Не сильно интересовал его евроремонт. Главное, где ночь перекантоваться. Можно и уголок для сна снять в частном секторе, но он любит комфорт и не терпит туалета и умывальника во дворе, как и наседающих друг на друга жильцов, набивающихся у какой-нибудь тёти Сони до потолка её сарая. Словом, пансион, пусть даже с переплатой, поскольку одноместных номеров в нём не имеется, его вполне устроил. Шкаф, кровать, тумбочка – что ещё надо отдыхающему? У него же есть ещё одна кровать и ценность великая – холодильник.
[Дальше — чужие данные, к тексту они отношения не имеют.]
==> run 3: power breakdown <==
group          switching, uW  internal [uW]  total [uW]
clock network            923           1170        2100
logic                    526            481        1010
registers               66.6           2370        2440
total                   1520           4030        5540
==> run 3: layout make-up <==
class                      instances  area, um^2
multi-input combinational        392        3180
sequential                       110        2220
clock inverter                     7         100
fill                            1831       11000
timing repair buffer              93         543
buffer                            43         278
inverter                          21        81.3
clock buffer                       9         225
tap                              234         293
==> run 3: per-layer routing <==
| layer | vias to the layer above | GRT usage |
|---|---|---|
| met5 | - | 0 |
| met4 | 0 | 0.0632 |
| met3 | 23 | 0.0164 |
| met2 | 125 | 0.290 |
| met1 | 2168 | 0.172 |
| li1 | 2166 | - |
<file path="src/inc/serial_pkg.sv">
// Package: register map, field positions, reset values and timing of the serial port
`default_nettype none
package serial_pkg;
	// Register indexes; byte address is four times the index
	localparam logic [3:0] IDX_CTRL = 4'h0;
	localparam logic [3:0] IDX_TXDATA = 4'h1;
	localparam logic [3:0] IDX_RXDATA = 4'h2;
	localparam logic [3:0] IDX_LINESTAT = 4'h3;
	localparam logic [3:0] IDX_FORMAT = 4'h4;
	localparam logic [3:0] IDX_MODEM = 4'h5;
	localparam logic [3:0] IDX_IRQ_STAT = 4'h6;
	localparam logic [3:0] IDX_IRQ_CLR = 4'h7;
	localparam logic [3:0] IDX_IRQ_EN = 4'h8;
	localparam logic [3:0] IDX_RXERR = 4'hA;
	// Transfer control fields
	localparam int CTRL_OUT = 0;
	localparam int CTRL_IN = 1;
	// Modem line control fields
	localparam int MLC_HOLD_DTR = 0;
	localparam int MLC_HOLD_RTS = 1;
	localparam int MLC_SRTS = 2;
	localparam int MLC_DRS = 3;
	// Receive error fields
	localparam int ERR_OVR = 1;
	localparam int ERR_PAR = 2;
	localparam int ERR_FRM = 3;
	localparam int ERR_BRK = 4;
	// Character format fields and parity senses
	localparam int FMT_PEN = 3;
	localparam int FMT_SENSE = 4;
	localparam logic [1:0] PAR_ODD = 2'h0;
	localparam logic [1:0] PAR_EVEN = 2'h1;
	localparam logic [1:0] PAR_ONE = 2'h2;
	// Line status fields
	localparam int LS_TX_BUSY = 0;
	localparam int LS_TX_PEND = 1;
	localparam int LS_RX_FULL = 2;
	localparam int LS_DSR = 3;
	localparam int LS_CTS = 4;
	localparam int LS_DCD = 5;
	// Interrupt event fields
	localparam int EV_TX_DONE = 0;
	localparam int EV_RX_CHAR = 1;
	localparam int EV_RX_ERR = 2;
	// Reset values
	localparam logic [7:0] MODEM_RST = 8'h00;
	localparam logic [7:0] FORMAT_RST = 8'h00;
	localparam logic [1:0] CTRL_RST = 2'h0;
	// Timing: one bit at 9600 baud on a 100 MHz clock
	localparam int CLK_PERIOD_NS = 10;
	localparam int BIT_TIME_NS = 104167;
	localparam int BIT_CYCLES = BIT_TIME_NS / CLK_PERIOD_NS;
endpackage
`default_nettype wire

</file>
<file path="src/rtl/serial_port.sv">
// Serial port: modem handshake, character shifter, receive error status, Wishbone registers
`default_nettype none

// Notes on behaviour
// - Transmit transfer start drives DTR and RTS active unless held.
// - A character starts going out only while DSR and CTS are both active.
// - After transmit transfer ends, DTR and RTS return inactive unless held.
// - Receive transfer raises only DTR; RTS stays inactive unless held.
// - Characters are accepted only while DSR and DCD are active.
// - Receive transfer end drops DTR unless its hold bit is set.
// - Modem bit 3 drives data-rate-select, bit 2 secondary RTS, directly.
// - Modem bit 1 holds RTS active, bit 0 holds DTR active.
// - Without hold bits, DTR toggles around each transfer and RTS around each transmit transfer.
// - Parity mismatch sets receive error bit 2.
// - A stop bit sampled low sets receive error bit 3; a bad start bit is dropped silently.
// - New character while previous unread sets receive error bit 1.
// - Break sets receive error bit 4 and framing bit 3.
// - Only received data sets error flags, never transmission.
// - Reading receive error status returns flags, then clears bits 1 to 4.
// - Receive path buffers exactly one character; a further one overruns.
// - Transmit done only after last stop bit has left the line.
// - Any error flag raises pending error until status is read.
module serial_port #(
	parameter int unsigned BIT_CYCLES = serial_pkg::BIT_CYCLES
) (
	// Clock and reset
	input wire logic clk_i,
	input wire logic rst_i,
	// Wishbone slave
	input wire logic cyc_i,
	input wire logic stb_i,
	input wire logic we_i,
	input wire logic [5:0] adr_i,
	input wire logic [3:0] sel_i,
	input wire logic [31:0] dat_i,
	output logic [31:0] dat_o,
	output logic ack_o,
	// Serial line and modem pins
	input wire logic rxd_i,
	input wire logic dsr_i,
	input wire logic cts_i,
	input wire logic dcd_i,
	output logic txd_o,
	output logic dtr_o,
	output logic rts_o,
	output logic drs_o,
	output logic srts_o,
	// Host indications
	output logic err_pending_o,
	output logic irq_o
);
	typedef enum {TX_IDLE, TX_SHIFT} tx_state_t;
	typedef enum {RX_IDLE, RX_START, RX_BITS, RX_STOP, RX_MARK} rx_state_t;

	localparam logic [15:0] BIT_LEN = 16'(BIT_CYCLES - 1);
	localparam logic [15:0] HALF_LEN = 16'(BIT_CYCLES / 2);

	// Expected parity bit for a character under a given sense
	function automatic logic parity_bit(input logic [7:0] data, input logic [1:0] sense);
		case (sense)
			serial_pkg::PAR_ODD: parity_bit = ~^data;
			serial_pkg::PAR_EVEN: parity_bit = ^data;
			serial_pkg::PAR_ONE: parity_bit = 1'b1;
			default: parity_bit = 1'b0;
		endcase
	endfunction

	// ******************************
	// Pin synchronisers
	// ******************************
	logic [3:0] sync1, sync2, sync3, pins;
	logic rxd, dsr, cts, dcd;
	// A pin change counts once the second and third stages agree
	always_ff @(posedge clk_i) begin
		if (rst_i) begin
			sync1 <= 4'h1;
			sync2 <= 4'h1;
			sync3 <= 4'h1;
			pins <= 4'h1;
		end else begin
			sync1 <= {dcd_i, cts_i, dsr_i, rxd_i};
			sync2 <= sync1;
			sync3 <= sync2;
			for (int i = 0; i < 4; i++) begin
				if (sync2[i] == sync3[i]) begin
					pins[i] <= sync3[i];
				end
			end
		end
	end
	assign rxd = pins[0];
	assign dsr = pins[1];
	assign cts = pins[2];
	assign dcd = pins[3];

	// ******************************
	// Bus slave
	// ******************************
	logic [3:0] idx;
	logic req, wr, rd;
	logic [7:0] wdat, rdat;
	logic [1:0] ctrl;
	logic [7:0] modem, format;
	logic [4:0] rx_err;
	logic [2:0] irq_stat, irq_en;
	logic [7:0] rx_buf, tx_buf;
	logic rx_full, tx_pend, rx_seen;
	tx_state_t tx_state;
	assign idx = adr_i[5:2];
	assign req = cyc_i & stb_i & ~ack_o;
	assign wr = ack_o & cyc_i & stb_i & we_i & sel_i[0];
	assign rd = ack_o & cyc_i & stb_i & ~we_i;
	assign wdat = dat_i[7:0];

	// Read mux; unmapped and write-only indexes read zero
	always_comb begin
		rdat = 8'h00;
		case (idx)
			serial_pkg::IDX_CTRL: rdat = {6'h00, ctrl};
			serial_pkg::IDX_RXDATA: rdat = rx_buf;
			serial_pkg::IDX_LINESTAT: rdat = {2'h0, dcd, cts, dsr, rx_full, tx_pend, tx_state == TX_SHIFT};
			serial_pkg::IDX_FORMAT: rdat = format;
			serial_pkg::IDX_MODEM: rdat = modem;
			serial_pkg::IDX_IRQ_STAT: rdat = {5'h00, irq_stat};
			serial_pkg::IDX_IRQ_EN: rdat = {5'h00, irq_en};
			serial_pkg::IDX_RXERR: rdat = {3'h0, rx_err};
			default: rdat = 8'h00;
		endcase
	end

	// Ack one cycle after the request; read data captured with it
	always_ff @(posedge clk_i) begin
		if (rst_i) begin
			ack_o <= 1'b0;
			dat_o <= 32'h0000_0000;
			rx_seen <= 1'b0;
		end else begin
			ack_o <= req;
			if (req) begin
				dat_o <= {24'h00_0000, rdat};
				rx_seen <= rx_full;
			end
		end
	end

	// Writable configuration registers
	always_ff @(posedge clk_i) begin
		if (rst_i) begin
			ctrl <= serial_pkg::CTRL_RST;
			modem <= serial_pkg::MODEM_RST;
			format <= serial_pkg::FORMAT_RST;
			irq_en <= 3'h0;
		end else if (wr) begin
			case (idx)
				serial_pkg::IDX_CTRL: ctrl <= wdat[1:0];
				serial_pkg::IDX_MODEM: modem <= wdat;
				serial_pkg::IDX_FORMAT: format <= wdat;
				serial_pkg::IDX_IRQ_EN: irq_en <= wdat[2:0];
				default: ;
			endcase
		end
	end

	// ******************************
	// Modem handshake lines
	// ******************************
	logic out_active, in_active, out_line, tx_permit;
	assign out_active = ctrl[serial_pkg::CTRL_OUT];
	assign in_active = ctrl[serial_pkg::CTRL_IN];
	// Lines stay up until the shifter empties so the last stop bit is covered
	assign out_line = out_active | tx_state == TX_SHIFT;
	assign tx_permit = out_active & dsr & cts;
	// Hold bits override the automatic toggling
	assign dtr_o = modem[serial_pkg::MLC_HOLD_DTR] | out_line | in_active;
	assign rts_o = modem[serial_pkg::MLC_HOLD_RTS] | out_line;
	assign drs_o = modem[serial_pkg::MLC_DRS];
	assign srts_o = modem[serial_pkg::MLC_SRTS];

	// ******************************
	// Transmitter
	// ******************************
	logic [9:0] tx_shift;
	logic [3:0] tx_bits;
	logic [15:0] tx_cnt;
	logic tx_load, tx_done;
	assign tx_load = tx_state == TX_IDLE && tx_pend && tx_permit;

	// One character holding register; writes while it is full are dropped
	always_ff @(posedge clk_i) begin
		if (rst_i) begin
			tx_pend <= 1'b0;
			tx_buf <= 8'h00;
		end else if (wr && idx == serial_pkg::IDX_TXDATA && !tx_pend) begin
			tx_pend <= 1'b1;
			tx_buf <= wdat;
		end else if (tx_load) begin
			tx_pend <= 1'b0;
		end
	end

	// Start bit, data LSB first, optional parity, one stop bit
	always_ff @(posedge clk_i) begin
		if (rst_i) begin
			tx_state <= TX_IDLE;
			txd_o <= 1'b1;
			tx_shift <= 10'h3FF;
			tx_bits <= 4'h0;
			tx_cnt <= 16'h0000;
			tx_done <= 1'b0;
		end else begin
			tx_done <= 1'b0;
			case (tx_state)
				TX_IDLE: begin
					if (tx_load) begin
						txd_o <= 1'b0;
						tx_cnt <= BIT_LEN;
						tx_state <= TX_SHIFT;
						if (format[serial_pkg::FMT_PEN]) begin
							tx_shift <= {1'b1, parity_bit(tx_buf, format[5:4]), tx_buf};
							tx_bits <= 4'hA;
						end else begin
							tx_shift <= {2'h3, tx_buf};
							tx_bits <= 4'h9;
						end
					end
				end
				TX_SHIFT: begin
					if (tx_cnt != 16'h0000) begin
						tx_cnt <= tx_cnt - 16'h0001;
					end else if (tx_bits != 4'h0) begin
						txd_o <= tx_shift[0];
						tx_shift <= {1'b1, tx_shift[9:1]};
						tx_bits <= tx_bits - 4'h1;
						tx_cnt <= BIT_LEN;
					end else begin
						tx_state <= TX_IDLE;
						tx_done <= 1'b1;
					end
				end
				default: tx_state <= TX_IDLE;
			endcase
		end
	end

	// ******************************
	// Receiver
	// ******************************
	rx_state_t rx_state;
	logic [8:0] rx_shift;
	logic [3:0] rx_bits;
	logic [15:0] rx_cnt;
	logic rx_evt, rx_perr, rx_ferr, rx_brk, rx_accept;
	logic [7:0] rx_char, rx_data;
	logic rx_par, rx_zero;
	assign rx_data = format[serial_pkg::FMT_PEN] ? rx_shift[7:0] : rx_shift[8:1];
	assign rx_par = rx_shift[8];
	assign rx_zero = format[serial_pkg::FMT_PEN] ? rx_shift == 9'h000 : rx_shift[8:1] == 8'h00;

	// Samples at mid-bit; after a low stop bit waits for mark before hunting again
	always_ff @(posedge clk_i) begin
		if (rst_i) begin
			rx_state <= RX_IDLE;
			rx_shift <= 9'h000;
			rx_bits <= 4'h0;
			rx_cnt <= 16'h0000;
			rx_evt <= 1'b0;
			rx_perr <= 1'b0;
			rx_ferr <= 1'b0;
			rx_brk <= 1'b0;
			rx_char <= 8'h00;
		end else begin
			rx_evt <= 1'b0;
			if (rx_cnt != 16'h0000) begin
				rx_cnt <= rx_cnt - 16'h0001;
			end
			case (rx_state)
				RX_IDLE: begin
					if (!rxd) begin
						rx_cnt <= HALF_LEN;
						rx_state <= RX_START;
					end
				end
				RX_START: begin
					if (rx_cnt == 16'h0000) begin
						rx_state <= rxd ? RX_IDLE : RX_BITS;
						rx_cnt <= BIT_LEN;
						rx_bits <= format[serial_pkg::FMT_PEN] ? 4'h9 : 4'h8;
					end
				end
				RX_BITS: begin
					if (rx_cnt == 16'h0000) begin
						rx_shift <= {rxd, rx_shift[8:1]};
						rx_bits <= rx_bits - 4'h1;
						rx_cnt <= BIT_LEN;
						if (rx_bits == 4'h1) begin
							rx_state <= RX_STOP;
						end
					end
				end
				RX_STOP: begin
					if (rx_cnt == 16'h0000) begin
						rx_evt <= 1'b1;
						rx_char <= rx_data;
						rx_perr <= format[serial_pkg::FMT_PEN] && rx_par != parity_bit(rx_data, format[5:4]);
						rx_ferr <= !rxd;
						rx_brk <= !rxd && rx_zero;
						rx_state <= rxd ? RX_IDLE : RX_MARK;
					end
				end
				RX_MARK: begin
					if (rxd) begin
						rx_state <= RX_IDLE;
					end
				end
				default: rx_state <= RX_IDLE;
			endcase
		end
	end

	// Characters count only inside a receive transfer with DSR and DCD up
	assign rx_accept = rx_evt & in_active & dsr & dcd;

	// Single character buffer; an unread one is kept and the new one lost
	always_ff @(posedge clk_i) begin
		if (rst_i) begin
			rx_full <= 1'b0;
			rx_buf <= 8'h00;
		end else begin
			if (rx_accept && !rx_full) begin
				rx_buf <= rx_char;
			end
			rx_full <= rx_accept | (rx_full & ~(rd && idx == serial_pkg::IDX_RXDATA && rx_seen));
		end
	end

	// ******************************
	// Error status and interrupts
	// ******************************
	logic [4:0] err_set, err_clr;
	logic [2:0] ev_set, ev_clr;
	// Only receiver events feed the error flags
	assign err_set = rx_accept ? {rx_brk, rx_ferr | rx_brk, rx_perr, rx_full, 1'b0} : 5'h00;
	// Only flags that the read returned are cleared, so a new one is kept
	assign err_clr = (rd && idx == serial_pkg::IDX_RXERR) ? dat_o[4:0] & 5'h1E : 5'h00;
	assign ev_set = {err_set != 5'h00, rx_accept, tx_done};
	assign ev_clr = (wr && idx == serial_pkg::IDX_IRQ_CLR) ? wdat[2:0] : 3'h0;

	// Set wins over a clear in the same cycle
	always_ff @(posedge clk_i) begin
		if (rst_i) begin
			rx_err <= 5'h00;
			irq_stat <= 3'h0;
		end else begin
			rx_err <= (rx_err & ~err_clr) | err_set;
			irq_stat <= (irq_stat & ~ev_clr) | ev_set;
		end
	end
	assign err_pending_o = rx_err != 5'h00;
	assign irq_o = (irq_stat & irq_en) != 3'h0;
endmodule
`default_nettype wire

</file>
<file path="config.mk">
export PLATFORM = sky130hd
export DESIGN_NAME = serial_port
export DESIGN_NICKNAME = d
export VERILOG_FILES = /design/src/inc/serial_pkg.sv /design/src/rtl/serial_port.sv
export SDC_FILE = /design/constraint.sdc
export NUM_CORES = 1
export LEC_CHECK = 0
export ABC_AREA = 1
export BUFFER_PORTS_ARGS = -buffer_cell sky130_fd_sc_hd__buf_2
export CORE_MARGIN = 3
export CORE_UTILIZATION = 30
export CTS_CLUSTER_SIZE = 8
export DETAILED_ROUTE_END_ITERATION = 12
export PLACE_DENSITY = 0.48
export SLEW_MARGIN = 40
export SYNTH_ARGS = -nofsm -noshare
export SYNTH_HDL_FRONTEND = slang
export SYNTH_SLANG_ARGS = --single-unit
</file>
<file path="constraint.sdc">
create_clock -name clk_i -period 2.8 [get_ports clk_i]
set_input_delay 0.14 -clock clk_i [delete_from_list [all_inputs] [get_ports clk_i]]
set_output_delay 0.14 -clock clk_i [all_outputs]
set_load 0.005 [all_outputs]
</file>
==> results.py <==
metrics = {
    "timing": {
        "hold_viol_final": 0,
        "fmax_mhz": 458,
        "fin_crit_sh": 0.780,
        "setup_viol": 0,
        "drv_slew": 0,
        "finalSetupTns_ns": 0,
        "worst_pin_slew_ns": 0.731,
        "rsz0062_at_grt": "no",
        "slew_headroom": 0.509,
        "min_period_ns": 2.19,
        "fin_skew_ns": 0.0124,
    },
    "clock_tree": {
        "cts_max_path_buffers": 2,
        "cts_buffers": 17,
        "post-cts-setup-buffers": 0,
        "cts.sinks": 148,
        "tritoncts": "yes",
        "cts-root-buf": "clkbuf_16",
        "cts_max_level": 4,
        "insertion_delay_ns": 0.43,
        "clk_pin_slew_ns": 0.07,
    },
    "global_route": {
        "grt_pass1_vias": 6066,
        "grtUsageTotal": 0.147,
        "top_usage_layer": "met2",
        "grt_remaining_overflow": 0,
        "met3_usage": 0.0276,
        "antenna_found_initial": 0,
        "grt_max_degree": 101,
        "gr-usage-met1": 0.213,
        "grt_pass1_wl_mm": 31.1,
        "met2_usage": 0.219,
    },
    "setup_path": {
        "slowest_delay_ns": 0.31,
        "cp_common_cell": "nand2_1",
        "cp_cell_sequence": "inv_1, ha_1, nand2_1, nor2_2, nand2_1, nor2_2, nand3b_4, inv_1, nand2_1, o21ai_0, a31oi_1",
        "worst-path-max-fanout": 11,
        "path_buf_inv": 2,
        "cpMaxStageDelayCell": "dfxtp_1",
        "end_kind": "flip-flop",
        "cp-start-kind": "flip-flop",
        "rr_startpoint": "rx_cnt[0]$_SDFF_PP0_",
        "arrival_ns": 2.47,
        "worstPathRequired_ns": 3.08,
        "critPathTopFamily": "simple AND/OR/NAND/NOR gates",
        "startpoint": "rx_cnt[0]$_SDFF_PP0_",
        "critPathKind": "flip-flop to flip-flop",
    },
    "place": {
        "gp_congestion": 0.818,
        "post_dp_cell_area_um2": 7640,
        "hpwl_mm": 13.3,
        "io_buffers": 37,
    },
    "floorplanning": {
        "io_pins": 91,
        "initial_core_util": 0.306,
        "die_w_um": 161,
        "core_um2": 23500,
        "core.rowCount": 56,
        "dieHeight_um": 161,
        "die_area_um2": 25900,
    },
    "flow_run": {
        "maxCapViolations": 0,
    },
    "worst_hold_path": {
        "min_from": "dat_i[4]",
        "hp-class": "input port to flip-flop",
    },
    "power_and_ir_drop": {
        "total_power_mw": 5.44,
        "leakage_nw": 3.52,
        "ir_drop_v": 0.000336,
        "p_per_area_nw_per_um2": 655,
    },
    "synth": {
        "yosys-top-cells-count": "nand2_1 (213), dfxtp_1 (148), inv_1 (118)",
        "syn-cell-area_um2": 7190,
        "ys_ff_latch": 148,
        "synthCells": 1010,
        "ys_seq_area_frac": 0.412,
        "ys.flop_type": "dfxtp_1",
        "synthArstFlopShare": 0,
        "yosysMostFrequentCell": "nand2_1",
        "synth_area_per_cell_um2": 7.12,
        "yosys_warnings": 0,
        "yosysTopAreaCell": "dfxtp_1",
        "synth_cell_types": 50,
        "synthTopCellsByArea": "dfxtp_1 (41%), nand2_1 (11%), a21oi_1 (6.5%)",
        "yosysTopAreaCellShare": 0.412,
        "synth_edf_count": 0,
    },
    "detailed_routing": {
        "first_pass_iters": 5,
        "drt_iter0_drc": 311,
        "postRouteWirelength_mm": 18.4,
        "dr_total_vias": 6295,
        "vias_per_cell": 4.55,
        "detail-route-antenna-nets": 0,
        "post_drt_wl_per_cell_um": 13.3,
        "drc": 0,
    },
    "final_layout": {
        "antenna_cells": 0,
        "syn_to_final_growth_pct": 15.5,
        "fin_area_um2": 8310,
        "final_nets": 1111,
        "drive_gt1_frac": 0.108,
    },
    "run_status": {
        "status": "complete, no violations",
    },
}
==> stage by stage <==
stage                     setup slack [ns]  cells  hold WS [ns]   util
after CTS                            0.597   1384     0.0000577  0.353
after detailed placement             0.607   1346         0.347  0.324
after global routing                 0.375   1384        0.0261  0.353
after global placement               0.600   1346         0.341  0.324
final                                0.615   1384       0.00969  0.353
after floorplan                      0.878   1033         0.244      -
==> area by class of cell <==
cell class / instances / area [um2]
fillers: 2545 / 15200
repair buffers: 53 / 335
flip-flops and latches: 148 / 2960
multi-input cells: 707 / 3530
inverters: 125 / 473
well taps: 319 / 399
clock inverters: 14 / 175
clock buffers: 18 / 439
==> flip-flops by register name, indices dropped and copies added (netlist names), 3 cells and up <==
name and cells:
rx_cnt 16, rx_bits 4, rx_err 4, rx_state 3
tx_bits 4, sync2 4, tx_cnt 16, tx_buf 8
rx_buf 8, sync1 4, sync3 4, irq_en 3
pins 4, irq_stat 3, modem 8, format 8
rx_char 8, dat_o 8, tx_shift 9, rx_shift 9
==> logic make-up (layout without fill, tap and decap cells) <==
| group | after synthesis | in the layout | share of synthesized area |
|---|---|---|---|
| fa+ha+maj | 8 | 8 | 0.0139 |
| buf+inv | 178 | 210 | 0.110 |
| flops | 148 | 148 | 0.412 |
| simple gates | 448 | 448 | 0.277 |
| other cells | 1 | 24 | 0.000521 |
| xor+xnor | 24 | 24 | 0.0292 |
| compound gates | 203 | 203 | 0.157 |
==> final timing paths <==
kind | end | slack [ns] | cells past startpoint
worst max-delay path | rx_bits[3]$_SDFFE_PP0P_ | 0.61 | 11
worst min-delay path | tx_buf[4]$_SDFFE_PP0P_ | 0.01 | 3
worst max register to register | rx_bits[3]$_SDFFE_PP0P_ | 0.61 | 11
worst min register to register | sync2[3]$_SDFF_PP0_ | 0.40 | 2
==> power breakdown <==
part           switching, mW  leakage (nW)  internal [mW]
Sequential            0.0621          1.20           2.19
Clock                  0.953         0.293           1.43
Combinational          0.497          2.03          0.303
Total                   1.51          3.52           3.93
==> worst register-to-register path: cells and delay by family (launching register included) <==
family / cells / cell delay, ns
AND/OR/NAND/NOR: 6 / 0.95
AO/OA/AOI/OAI: 2 / 0.35
flip-flops: 1 / 0.31
buffers and inverters: 2 / 0.25
adder cells (fa/ha/maj): 1 / 0.19
==> routing by layer <==
metal  wire [um]  part of all wire
met1        9680              0.53
met2        7800              0.42
met3         574             0.031
met4         341             0.019
met5           0                 0
==> timing repair <==
action	CTS	global route
hold buffers	6	0
hold endpoints to repair	6	0
resized for setup	0	0
==> layout by cell type (no fill, tap or decap), types with 4 or more instances in the layout <==
cell           Yosys  routed
nor2_2             9       9
nor2_1           113     113
nand4_1           18      18
nor3_1            12      12
buf_2              8      36
dlygate4sd3_1      0       6
nand3_1           54      54
xor2_1            14      14
a221oi_1           4       4
xnor2_1           10      10
o21ai_0           64      64
clkbuf_16          0      17
a31oi_1            6       6
conb_1             1      24
nor2_4             6       6
ha_1               8       8
nand2_1          213     213
dfxtp_1          148     148
a211oi_1          21      21
buf_4             25      10
or2_2              6       6
inv_1            118     118
a21oi_1           94      94
Power figures use the tool's default switching activity.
Утром смывался он из пансионата на пляж. В первый день валялся на городском.  Не понравилось. С друзьями он искал бы уголки неведомые, где мало людей, а потому нет мусора – верного признака того, что здесь не только ступала нога человеческая, но и всё тело лежало-нежилось, кормило-поило себя. На городском пляже по тебе бегают чужие дети, через тебя переступают богини от отдыха, прикрывающие свои небесные прелести воздушными лоскутками. В уши тебе кричит какая-нибудь сердобольная мамаша: «Борюсик, выходи из моря, выходи, я сказала. И не заплывай далеко». Не менее сердобольный папаша басом поучает своего огольца: «Я тебе сказал – подойди? Сколько надо повторять? Отец велел – пулей лети». Бедные зависимые дети: быть у водной стихии и не войти в неё лишь потому, что мать считает это не ко времени, а отец решил силу воли чада своего возделывать.

Добрые люди подсказали, что за городом есть коммерческий пляж. Нашёл: найти нетрудно. Что тут коммерческого? Плату за вход не берут, коммерсанты им не пользуются, даже торговых лавочек с местно-съестными припасами почти нет. А называется коммерческим. Правда, справа и слева от Вячеслава то и дело мобилы звонят.

– Серёга, ты где? – орёт радостный сосед справа. – А я на пляже. Как спустишься, вправо давай. Ждём. Баклажку с пивом прихвати.

– Нет, я не в городе, – строго отвечает кому-то сосед слева. – Вернусь, порешаем. Ну что деньги? Не пропадут за день твои деньги. Всё, пока! 

– Так что, завтра будемо работать? – гнусавит толстый, сам из себя вылезающий дядька под зонтиком. – Так давайте ж нормально работать. Причём здесь механик? А техника? Вона стоит... – он задумался, наверное, о стоимости техники или требуемых затратах, потом поучительно отчитал, – вы слухайте Павлова. Павлов там директор. Так вы до Павлова доедьте, или мне вас учить работать?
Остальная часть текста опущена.